Mattea Galiotti noticed that the door on a plastic dollhouse in the nursery was broken. She brought the door to the nursery teacher — but she also brought a plastic toy hammer. She knew that when you needed to fix something, you had to have a tool.

In the play of these little children, their family’s patterns are being acted out. They won’t remember these toddler games when they’re older, but the patterns they learned from their parents are already deeply imprinted in their minds and hearts.

The boys will no doubt leave the dolls behind — but when they’re grown up and married and have children of their own, they won’t feel right until they’ve tucked their children in and kissed them good-night.

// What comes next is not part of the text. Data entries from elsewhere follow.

--- src/rtl/fixed_point_iter_mult_pkg.sv ---
// Shared types and sizing helpers for the iterative fixed-point multiplier.
package fixed_point_iter_mult_pkg;

   // Controller state encoding; 2'd3 is unused and recovers to IDLE.
   typedef enum logic [1:0] {
      IDLE = 2'd0,
      CALC = 2'd1,
      DONE = 2'd2
   } state_e;

   // Iteration counter width: wide enough to hold n-1 with one bit of headroom.
   function automatic int unsigned cnt_width(input int unsigned n);
      return $clog2(n) + 1;
   endfunction

endpackage
### config.mk
export PLATFORM = sky130hd
export DESIGN_NAME = uart_cfg_regs
export DESIGN_NICKNAME = d
export VERILOG_FILES = /design/src/rtl/uart_cfg_pkg.sv /design/src/rtl/uart_cfg_apb_fsm.sv /design/src/rtl/uart_cfg_regs.sv
export SDC_FILE = /design/constraint.sdc
export NUM_CORES = 1
export LEC_CHECK = 0
export ABC_AREA = 1
export BUFFER_PORTS_ARGS = -buffer_cell sky130_fd_sc_hd__buf_2
export CORE_MARGIN = 5
export CORE_UTILIZATION = 49
export DETAILED_ROUTE_END_ITERATION = 6
export PLACE_DENSITY_LB_ADDON = 0.2
export SYNTH_ARGS = -nofsm -noshare
export SYNTH_HDL_FRONTEND = slang
export SYNTH_SLANG_ARGS = --single-unit
### constraint.sdc
create_clock -name clk_i -period 2.2 [get_ports clk_i]
set_input_delay 0.33 -clock clk_i [delete_from_list [all_inputs] [get_ports clk_i]]
set_output_delay 0.33 -clock clk_i [all_outputs]
set_load 0.01 [all_outputs]
### src/rtl/uart_cfg_pkg.sv
// UART configuration register block: shared types and constants.
// Register offsets, SETUP layout, reset values and APB FSM states.
package uart_cfg_pkg;

   typedef struct packed {
      logic [15:0] clk_div;
      logic        rx_en;
      logic        tx_en;
      logic        stop_bits;
      logic [1:0]  data_bits;
      logic        parity_en;
   } cfg_t;

   localparam int OFF_SETUP  = 'h00;
   localparam int OFF_STATUS = 'h04;
   localparam int OFF_ERROR  = 'h08;
   localparam int OFF_IRQ_EN = 'h0C;

   localparam logic [31:0] SETUP_RST = 32'h0000_0006;

   localparam cfg_t CFG_RST = '{
      clk_div:   16'h0000,
      rx_en:     1'b0,
      tx_en:     1'b0,
      stop_bits: 1'b0,
      data_bits: 2'b11,
      parity_en: 1'b0
   };

   typedef enum logic [1:0] {
      IDLE = 2'd0,
      WAIT = 2'd1,
      RESP = 2'd2
   } apb_st_t;

   function automatic logic [31:0] cfg2word(cfg_t c);
      return {c.clk_div, 6'b0, c.rx_en, c.tx_en,
              4'b0, c.stop_bits, c.data_bits, c.parity_en};
   endfunction

endpackage
[config.mk]
export PLATFORM = sky130hd
export DESIGN_NAME = muldiv_seq
export DESIGN_NICKNAME = d
export VERILOG_FILES = /design/src/rtl/muldiv_seq.sv
export SDC_FILE = /design/constraint.sdc
export NUM_CORES = 1
export LEC_CHECK = 0
export CELL_PAD_IN_SITES_DETAIL_PLACEMENT = 2
export CELL_PAD_IN_SITES_GLOBAL_PLACEMENT = 2
export CORE_UTILIZATION = 39
export CTS_BUF_LIST = sky130_fd_sc_hd__clkbuf_4 sky130_fd_sc_hd__clkbuf_8
export CTS_CLUSTER_SIZE = 12
export DETAILED_ROUTE_END_ITERATION = 12
export DONT_BUFFER_PORTS = 1
export PLACE_DENSITY = 0.89
export SYNTH_ARGS = -nofsm -noshare
export SYNTH_HDL_FRONTEND = slang
export SYNTH_SLANG_ARGS = --single-unit
[constraint.sdc]
create_clock -name clk -period 4.9 [get_ports clk]
set_clock_uncertainty 0.1 [all_clocks]
set_input_delay 0.735 -clock clk [delete_from_list [all_inputs] [get_ports clk]]
set_output_delay 0.735 -clock clk [all_outputs]
set_load 0.01 [all_outputs]
## config.mk

```make
export PLATFORM = sky130hd
export DESIGN_NAME = seg_display_scanner
export DESIGN_NICKNAME = d
export VERILOG_FILES = /design/src/rtl/seg_display_scanner.sv
export SDC_FILE = /design/constraint.sdc
export NUM_CORES = 1
export LEC_CHECK = 0
export BUFFER_PORTS_ARGS = -buffer_cell sky130_fd_sc_hd__buf_2
export CORE_MARGIN = 5
export CORE_UTILIZATION = 34
export CTS_CLUSTER_DIAMETER = 60
export CTS_CLUSTER_SIZE = 12
export DETAILED_ROUTE_END_ITERATION = 8
export SLEW_MARGIN = 15
export SYNTH_ARGS = -nofsm -noshare
export SYNTH_HDL_FRONTEND = slang
export SYNTH_SLANG_ARGS = --single-unit
export TNS_END_PERCENT = 50
```

## constraint.sdc

```tcl
create_clock -name clk -period 4.8 [get_ports clk]
set_clock_uncertainty 0.1 [all_clocks]
set_input_delay 0.24 -clock clk [delete_from_list [all_inputs] [get_ports clk]]
set_output_delay 0.24 -clock clk [all_outputs]
set_load 0.1 [all_outputs]
```
===== src/rtl/l1t_pkg.sv =====
// Shared definitions for the l1_trigger_mc block: FSM state encodings and width helpers.
package l1t_pkg;

    localparam logic [1:0] ST_IDLE   = 2'd0;
    localparam logic [1:0] ST_ACCUM  = 2'd1;
    localparam logic [1:0] ST_DECIDE = 2'd2;

    function automatic int clog2(input int n);
        int r;
        int v;
        r = 0;
        v = n - 1;
        while (v > 0) begin
            r = r + 1;
            v = v >> 1;
        end
        return r;
    endfunction

    // Counter width that never collapses to zero bits.
    function automatic int cnt_width(input int n);
        return (clog2(n) > 0) ? clog2(n) : 1;
    endfunction

    // Wide enough that the sum of CH ReLU terms can never overflow.
    function automatic int acc_width(input int w, input int ch);
        return 2 * w + 2 + clog2(ch);
    endfunction

endpackage


===== src/rtl/l1t_channel_mac.sv =====
// Combinational per-channel score: max(0, WE*energy + WI*isol + BIAS), all signed,
// returned as an unsigned ACC_W-bit term.
module l1t_channel_mac
    import l1t_pkg::*;
#(
    parameter int W     = 8,
    parameter int WE    = 2,
    parameter int WI    = 1,
    parameter int BIAS  = -64,
    parameter int ACC_W = acc_width(W, 1)
) (
    input  logic [W-1:0]     energy,
    input  logic [W-1:0]     isol,
    output logic [ACC_W-1:0] s
);

    function automatic logic signed [ACC_W-1:0] sext(input logic [W-1:0] v);
        return {{(ACC_W - W){v[W-1]}}, v};
    endfunction

    // Weights are W-bit signed quantities; the bias is sign-extended from its full value.
    localparam logic signed [ACC_W-1:0] WE_X   = sext(W'(WE));
    localparam logic signed [ACC_W-1:0] WI_X   = sext(W'(WI));
    localparam logic signed [ACC_W-1:0] BIAS_X = ACC_W'(BIAS);

    logic signed [ACC_W-1:0] energy_x;
    logic signed [ACC_W-1:0] isol_x;
    logic signed [ACC_W-1:0] term;

    assign energy_x = sext(energy);
    assign isol_x   = sext(isol);
    assign term     = energy_x * WE_X + isol_x * WI_X + BIAS_X;
    assign s        = term[ACC_W-1] ? '0 : term;

endmodule


===== src/rtl/l1_trigger_mc.sv =====
// Multi-channel L1 trigger: one shared MAC scores CH channels serially, sums and thresholds.
// Optional prescaler on non-vetoed passes is compiled in with `define L1T_PRESCALE_EN.
module l1_trigger_mc
    import l1t_pkg::*;
#(
    parameter int W        = 8,
    parameter int CH       = 4,
    parameter int WE       = 2,
    parameter int WI       = 1,
    parameter int BIAS     = -64,
    parameter int THRESH   = 200,
    parameter int HOLDOFF  = 8,
    parameter int PRESCALE = 1,
    localparam int ACC_W   = acc_width(W, CH)
) (
    input  logic              clk,
    input  logic              rst,
    input  logic              in_valid,
    output logic              in_ready,
    input  logic [CH*W-1:0]   energy,
    input  logic [CH*W-1:0]   isol,
    output logic              dec_valid,
    output logic              trigger,
    output logic              vetoed,
    output logic [ACC_W-1:0]  score
);

    localparam int IDX_W = cnt_width(CH);
    localparam int HO_W  = cnt_width(HOLDOFF + 1);
    localparam logic [IDX_W-1:0] LAST_IDX  = IDX_W'(CH - 1);
    localparam logic [ACC_W-1:0] THRESH_X  = ACC_W'(THRESH);
    localparam logic [HO_W-1:0]  HOLDOFF_X = HO_W'(HOLDOFF);

    logic [1:0]       state;
    logic [IDX_W-1:0] ch_idx;
    logic [ACC_W-1:0] acc;
    logic [ACC_W-1:0] s_sel;
    logic [HO_W-1:0]  holdoff_cnt;
    logic [CH*W-1:0]  energy_q;
    logic [CH*W-1:0]  isol_q;
    logic             pass;
    logic             hold_busy;

    l1t_channel_mac #(
        .W     (W),
        .WE    (WE),
        .WI    (WI),
        .BIAS  (BIAS),
        .ACC_W (ACC_W)
    ) u_mac (
        .energy (energy_q[ch_idx*W +: W]),
        .isol   (isol_q[ch_idx*W +: W]),
        .s      (s_sel)
    );

    assign in_ready  = (state == ST_IDLE) && !rst;
    assign dec_valid = (state == ST_DECIDE) && !rst;
    assign pass      = acc >= THRESH_X;
    assign hold_busy = holdoff_cnt != '0;
    assign vetoed    = dec_valid && pass && hold_busy;
    assign score     = dec_valid ? acc : '0;

`ifdef L1T_PRESCALE_EN
    localparam int PS_W = cnt_width(PRESCALE);
    localparam logic [PS_W-1:0] PS_LAST = PS_W'(PRESCALE - 1);

    logic [PS_W-1:0] presc_cnt;
    logic            eligible;

    assign eligible = dec_valid && pass && !hold_busy;
    assign trigger  = eligible && (presc_cnt == PS_LAST);

    always_ff @(posedge clk) begin
        if (rst) begin
            presc_cnt <= '0;
        end else if (eligible) begin
            presc_cnt <= (presc_cnt == PS_LAST) ? '0 : presc_cnt + 1'b1;
        end
    end
`else
    // Keeps PRESCALE referenced when prescaling is compiled out.
    logic unused_prescale;
    assign unused_prescale = ^PRESCALE;
    assign trigger         = dec_valid && pass && !hold_busy;
`endif

    // Holdoff runs independently of the FSM; a veto does not reload it.
    always_ff @(posedge clk) begin
        if (rst) begin
            holdoff_cnt <= '0;
        end else if (trigger) begin
            holdoff_cnt <= HOLDOFF_X;
        end else if (hold_busy) begin
            holdoff_cnt <= holdoff_cnt - 1'b1;
        end
    end

    // NOTE: sequential state uses <= so every register samples pre-edge values.
    always_ff @(posedge clk) begin
        if (rst) begin
            state  <= ST_IDLE;
            ch_idx <= '0;
            acc    <= '0;
        end else begin
            case (state)
                ST_IDLE: begin
                    if (in_valid) begin
                        state  <= ST_ACCUM;
                        ch_idx <= '0;
                        acc    <= '0;
                    end
                end
                ST_ACCUM: begin
                    acc <= acc + s_sel;
                    if (ch_idx == LAST_IDX) begin
                        ch_idx <= '0;
                        state  <= ST_DECIDE;
                    end else begin
                        ch_idx <= ch_idx + 1'b1;
                    end
                end
                ST_DECIDE: state <= ST_IDLE;
                default:   state <= ST_IDLE;
            endcase
        end
    end

    // NOTE: sample registers carry no reset; they are always loaded before the FSM reads them.
    always_ff @(posedge clk) begin
        if (state == ST_IDLE && in_valid) begin
            energy_q <= energy;
            isol_q   <= isol;
        end
    end

endmodule


===== config.mk =====
export PLATFORM = sky130hd
export DESIGN_NAME = l1_trigger_mc
export DESIGN_NICKNAME = d
export VERILOG_FILES = /design/src/rtl/l1t_pkg.sv /design/src/rtl/l1t_channel_mac.sv /design/src/rtl/l1_trigger_mc.sv
export SDC_FILE = /design/constraint.sdc
export NUM_CORES = 1
export LEC_CHECK = 0
export BUFFER_PORTS_ARGS = -buffer_cell sky130_fd_sc_hd__buf_2
export CAP_MARGIN = 20
export CORE_MARGIN = 2
export CORE_UTILIZATION = 61
export DETAILED_ROUTE_END_ITERATION = 10
export PLACE_DENSITY = 0.86
export SYNTH_ARGS = -nofsm -noshare
export SYNTH_HDL_FRONTEND = slang
export SYNTH_HIERARCHICAL = 1
export SYNTH_SLANG_ARGS = --single-unit

===== constraint.sdc =====
create_clock -name clk -period 9.8 [get_ports clk]
set_clock_uncertainty 0.1 [all_clocks]
set_input_delay 0.49 -clock clk [delete_from_list [all_inputs] [get_ports clk]]
set_output_delay 0.49 -clock clk [all_outputs]
set_load 0.02 [all_outputs]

They’ll soon learn which buttons to push to microwave the popcorn or heat up leftovers.

They’ll know that it’s the parents’ job to have tools and know how to use them, so they can fix things when they break.

The girls will get taller and wear much cooler clothes that they picked out themselves. But when they start riding in cars without their parents, they’ll still fasten their seatbelts because those who love them taught them to be safe.

They’re already practicing.

Meanwhile, their nursery leaders are also teaching them patterns. How to sit quietly for minutes at a time, to hear stories, to sing songs. Gradually, they’ll learn to rein in their emotions and not act on the negative ones; gradually, they’ll learn to get along with each other well enough to move on into Sunbeam class.

So who are these nursery teachers? In our ward, there’s Sister Harward. She and her husband were serving as nursery leaders together, when he was called up and began a tour of duty in a combat zone. Since he’s been gone, she has continued in the calling they fulfilled together.

But you can’t take care of the nursery alone. After a succession of substitutes and temps, the bishopric realized that the kind of people that the ward needed to have in the nursery — reliable, patient, wise, kind — were not going to be sitting around with a Nursery-Ready label on them.

They were going to be doing a calling already, and doing it well; they were going to be the kind of people the bishopric and other ward leaders were already relying on, and didn’t want to see released from their current callings.

They needed the kind of people who were prominent enough in the ward that the message would be clear: Serving in the nursery is a calling that is given to our best people, not to people who “won’t be missed.”

Independently, each of the bishop’s counselors proposed to the bishop that his wife be called for a one-year tour of duty in the nursery. They weren’t stupid — they had already talked to their wives and knew that they were willing.

When the ward clerk got wind of what was being talked about, he said, “My wife has said many times that nursery was a calling she’d love to have. Why not include her, too?”

These are three women of great faith and talent, whose good works are already known to all. They have joined Sister Harward, who presides over this faculty, and now the pattern is that on any given Sunday, one of them will have the week off — so she can attend Relief Society and Sunday School.

When it comes time to replace them, there is no chance that the newly called ward member will think, resentfully, “Is nursery the best thing you could find for me to do?”

On the contrary, they’ll know that they’re taking the places of the best and the brightest, because that’s what our little children need, that’s what they deserve, and that’s what they’ll have.

The children will not remember how these nursery teachers loved and cared for them. The parents may not really understand — after all, their job was to sneak out of nursery at the first opportunity.

But the Savior knows who is looking after the little children. “Behold your little ones,” he said (3 Ne 17:23). “Suffer little children to come unto me ... for of such is the kingdom of God” (Mark 10:14; Luke 18:16).

And he said, “Inasmuch as ye do it unto the least of these, ye do it unto me” (D&C 42:38). “And thy Father, who seeth in secret, shall reward thee openly” (2 Ne 13:4, 6, 18; Matthew 6:4, 6, 18).